Each entry below must appear in the answer exactly as written.
━━━
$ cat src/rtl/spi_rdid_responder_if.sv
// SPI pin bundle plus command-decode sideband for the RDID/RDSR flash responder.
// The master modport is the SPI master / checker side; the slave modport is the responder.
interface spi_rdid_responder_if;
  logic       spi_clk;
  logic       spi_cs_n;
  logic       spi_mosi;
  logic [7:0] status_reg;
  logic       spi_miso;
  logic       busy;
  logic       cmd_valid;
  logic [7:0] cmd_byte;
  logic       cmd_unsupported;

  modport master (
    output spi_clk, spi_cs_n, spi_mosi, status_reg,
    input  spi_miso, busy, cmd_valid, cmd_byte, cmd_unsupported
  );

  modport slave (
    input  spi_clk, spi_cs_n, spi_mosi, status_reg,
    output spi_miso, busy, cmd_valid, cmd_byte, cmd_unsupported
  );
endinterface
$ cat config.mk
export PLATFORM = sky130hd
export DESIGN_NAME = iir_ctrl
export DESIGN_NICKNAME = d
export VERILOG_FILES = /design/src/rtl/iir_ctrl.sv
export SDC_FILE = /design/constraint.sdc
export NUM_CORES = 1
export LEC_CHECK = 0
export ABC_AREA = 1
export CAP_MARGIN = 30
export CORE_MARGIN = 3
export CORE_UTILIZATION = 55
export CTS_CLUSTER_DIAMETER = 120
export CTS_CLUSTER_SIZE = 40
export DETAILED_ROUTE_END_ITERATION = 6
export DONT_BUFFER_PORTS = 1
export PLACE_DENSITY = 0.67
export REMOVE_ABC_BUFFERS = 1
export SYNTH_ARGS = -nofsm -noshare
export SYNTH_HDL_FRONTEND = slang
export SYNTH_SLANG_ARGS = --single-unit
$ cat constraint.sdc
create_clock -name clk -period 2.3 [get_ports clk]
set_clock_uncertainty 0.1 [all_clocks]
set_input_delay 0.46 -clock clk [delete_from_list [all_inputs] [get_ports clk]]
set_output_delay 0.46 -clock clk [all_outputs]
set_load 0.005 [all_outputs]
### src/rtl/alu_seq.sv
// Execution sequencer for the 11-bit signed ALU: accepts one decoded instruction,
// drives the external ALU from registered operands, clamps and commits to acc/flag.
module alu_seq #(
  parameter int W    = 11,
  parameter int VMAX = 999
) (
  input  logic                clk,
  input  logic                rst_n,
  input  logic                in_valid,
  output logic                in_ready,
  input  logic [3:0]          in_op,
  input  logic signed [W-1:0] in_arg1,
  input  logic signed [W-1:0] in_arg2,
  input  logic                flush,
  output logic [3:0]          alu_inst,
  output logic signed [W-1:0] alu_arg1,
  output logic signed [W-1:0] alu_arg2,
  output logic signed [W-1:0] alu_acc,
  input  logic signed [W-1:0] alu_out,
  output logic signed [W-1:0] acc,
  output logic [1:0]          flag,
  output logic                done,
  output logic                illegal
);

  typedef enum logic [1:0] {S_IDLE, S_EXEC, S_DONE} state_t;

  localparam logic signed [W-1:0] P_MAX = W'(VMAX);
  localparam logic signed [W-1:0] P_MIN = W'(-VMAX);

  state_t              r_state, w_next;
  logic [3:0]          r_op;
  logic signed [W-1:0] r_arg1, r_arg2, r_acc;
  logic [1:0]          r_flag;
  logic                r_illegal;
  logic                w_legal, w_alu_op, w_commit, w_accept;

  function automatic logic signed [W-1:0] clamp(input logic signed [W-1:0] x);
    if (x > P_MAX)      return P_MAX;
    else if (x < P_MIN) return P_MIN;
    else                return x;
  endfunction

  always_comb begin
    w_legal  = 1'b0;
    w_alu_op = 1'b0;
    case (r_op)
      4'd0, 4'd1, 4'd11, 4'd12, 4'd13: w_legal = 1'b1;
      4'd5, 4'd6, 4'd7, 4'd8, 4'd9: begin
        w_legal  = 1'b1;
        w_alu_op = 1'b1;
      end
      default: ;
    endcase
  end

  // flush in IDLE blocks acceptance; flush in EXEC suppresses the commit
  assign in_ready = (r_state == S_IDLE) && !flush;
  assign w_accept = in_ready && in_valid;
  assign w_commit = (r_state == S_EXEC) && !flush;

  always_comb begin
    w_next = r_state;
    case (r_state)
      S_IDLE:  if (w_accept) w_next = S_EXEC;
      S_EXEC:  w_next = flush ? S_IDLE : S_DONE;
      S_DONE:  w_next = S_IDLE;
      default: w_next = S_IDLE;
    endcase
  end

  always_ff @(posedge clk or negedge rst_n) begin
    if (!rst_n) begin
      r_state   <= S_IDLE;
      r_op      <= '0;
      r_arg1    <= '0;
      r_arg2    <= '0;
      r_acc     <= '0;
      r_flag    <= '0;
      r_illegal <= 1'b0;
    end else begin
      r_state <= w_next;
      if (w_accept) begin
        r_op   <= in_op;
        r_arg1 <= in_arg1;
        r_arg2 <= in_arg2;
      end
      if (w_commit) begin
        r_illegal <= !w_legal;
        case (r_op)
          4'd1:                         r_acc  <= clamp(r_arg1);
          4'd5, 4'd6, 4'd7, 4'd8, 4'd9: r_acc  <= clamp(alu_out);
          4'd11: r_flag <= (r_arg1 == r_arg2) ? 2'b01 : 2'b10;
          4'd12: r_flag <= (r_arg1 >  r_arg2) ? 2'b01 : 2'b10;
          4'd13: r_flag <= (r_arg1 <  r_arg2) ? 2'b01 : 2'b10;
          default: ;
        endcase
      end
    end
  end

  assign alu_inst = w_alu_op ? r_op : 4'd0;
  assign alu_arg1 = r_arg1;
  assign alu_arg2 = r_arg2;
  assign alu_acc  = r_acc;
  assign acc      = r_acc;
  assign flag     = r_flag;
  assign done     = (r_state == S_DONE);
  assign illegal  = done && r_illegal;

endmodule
━━━
> Your solution:
$ cat src/rtl/spi_rdid_responder_if.sv
// SPI pin bundle plus command-decode sideband for the RDID/RDSR flash responder.
// The master modport is the SPI master / checker side; the slave modport is the responder.
interface spi_rdid_responder_if;
  logic       spi_clk;
  logic       spi_cs_n;
  logic       spi_mosi;
  logic [7:0] status_reg;
  logic       spi_miso;
  logic       busy;
  logic       cmd_valid;
  logic [7:0] cmd_byte;
  logic       cmd_unsupported;

  modport master (
    output spi_clk, spi_cs_n, spi_mosi, status_reg,
    input  spi_miso, busy, cmd_valid, cmd_byte, cmd_unsupported
  );

  modport slave (
    input  spi_clk, spi_cs_n, spi_mosi, status_reg,
    output spi_miso, busy, cmd_valid, cmd_byte, cmd_unsupported
  );
endinterface
$ cat config.mk
export PLATFORM = sky130hd
export DESIGN_NAME = iir_ctrl
export DESIGN_NICKNAME = d
export VERILOG_FILES = /design/src/rtl/iir_ctrl.sv
export SDC_FILE = /design/constraint.sdc
export NUM_CORES = 1
export LEC_CHECK = 0
export ABC_AREA = 1
export CAP_MARGIN = 30
export CORE_MARGIN = 3
export CORE_UTILIZATION = 55
export CTS_CLUSTER_DIAMETER = 120
export CTS_CLUSTER_SIZE = 40
export DETAILED_ROUTE_END_ITERATION = 6
export DONT_BUFFER_PORTS = 1
export PLACE_DENSITY = 0.67
export REMOVE_ABC_BUFFERS = 1
export SYNTH_ARGS = -nofsm -noshare
export SYNTH_HDL_FRONTEND = slang
export SYNTH_SLANG_ARGS = --single-unit
$ cat constraint.sdc
create_clock -name clk -period 2.3 [get_ports clk]
set_clock_uncertainty 0.1 [all_clocks]
set_input_delay 0.46 -clock clk [delete_from_list [all_inputs] [get_ports clk]]
set_output_delay 0.46 -clock clk [all_outputs]
set_load 0.005 [all_outputs]
### src/rtl/alu_seq.sv
// Execution sequencer for the 11-bit signed ALU: accepts one decoded instruction,
// drives the external ALU from registered operands, clamps and commits to acc/flag.
module alu_seq #(
  parameter int W    = 11,
  parameter int VMAX = 999
) (
  input  logic                clk,
  input  logic                rst_n,
  input  logic                in_valid,
  output logic                in_ready,
  input  logic [3:0]          in_op,
  input  logic signed [W-1:0] in_arg1,
  input  logic signed [W-1:0] in_arg2,
  input  logic                flush,
  output logic [3:0]          alu_inst,
  output logic signed [W-1:0] alu_arg1,
  output logic signed [W-1:0] alu_arg2,
  output logic signed [W-1:0] alu_acc,
  input  logic signed [W-1:0] alu_out,
  output logic signed [W-1:0] acc,
  output logic [1:0]          flag,
  output logic                done,
  output logic                illegal
);

  typedef enum logic [1:0] {S_IDLE, S_EXEC, S_DONE} state_t;

  localparam logic signed [W-1:0] P_MAX = W'(VMAX);
  localparam logic signed [W-1:0] P_MIN = W'(-VMAX);

  state_t              r_state, w_next;
  logic [3:0]          r_op;
  logic signed [W-1:0] r_arg1, r_arg2, r_acc;
  logic [1:0]          r_flag;
  logic                r_illegal;
  logic                w_legal, w_alu_op, w_commit, w_accept;

  function automatic logic signed [W-1:0] clamp(input logic signed [W-1:0] x);
    if (x > P_MAX)      return P_MAX;
    else if (x < P_MIN) return P_MIN;
    else                return x;
  endfunction

  always_comb begin
    w_legal  = 1'b0;
    w_alu_op = 1'b0;
    case (r_op)
      4'd0, 4'd1, 4'd11, 4'd12, 4'd13: w_legal = 1'b1;
      4'd5, 4'd6, 4'd7, 4'd8, 4'd9: begin
        w_legal  = 1'b1;
        w_alu_op = 1'b1;
      end
      default: ;
    endcase
  end

  // flush in IDLE blocks acceptance; flush in EXEC suppresses the commit
  assign in_ready = (r_state == S_IDLE) && !flush;
  assign w_accept = in_ready && in_valid;
  assign w_commit = (r_state == S_EXEC) && !flush;

  always_comb begin
    w_next = r_state;
    case (r_state)
      S_IDLE:  if (w_accept) w_next = S_EXEC;
      S_EXEC:  w_next = flush ? S_IDLE : S_DONE;
      S_DONE:  w_next = S_IDLE;
      default: w_next = S_IDLE;
    endcase
  end

  always_ff @(posedge clk or negedge rst_n) begin
    if (!rst_n) begin
      r_state   <= S_IDLE;
      r_op      <= '0;
      r_arg1    <= '0;
      r_arg2    <= '0;
      r_acc     <= '0;
      r_flag    <= '0;
      r_illegal <= 1'b0;
    end else begin
      r_state <= w_next;
      if (w_accept) begin
        r_op   <= in_op;
        r_arg1 <= in_arg1;
        r_arg2 <= in_arg2;
      end
      if (w_commit) begin
        r_illegal <= !w_legal;
        case (r_op)
          4'd1:                         r_acc  <= clamp(r_arg1);
          4'd5, 4'd6, 4'd7, 4'd8, 4'd9: r_acc  <= clamp(alu_out);
          4'd11: r_flag <= (r_arg1 == r_arg2) ? 2'b01 : 2'b10;
          4'd12: r_flag <= (r_arg1 >  r_arg2) ? 2'b01 : 2'b10;
          4'd13: r_flag <= (r_arg1 <  r_arg2) ? 2'b01 : 2'b10;
          default: ;
        endcase
      end
    end
  end

  assign alu_inst = w_alu_op ? r_op : 4'd0;
  assign alu_arg1 = r_arg1;
  assign alu_arg2 = r_arg2;
  assign alu_acc  = r_acc;
  assign acc      = r_acc;
  assign flag     = r_flag;
  assign done     = (r_state == S_DONE);
  assign illegal  = done && r_illegal;

endmodule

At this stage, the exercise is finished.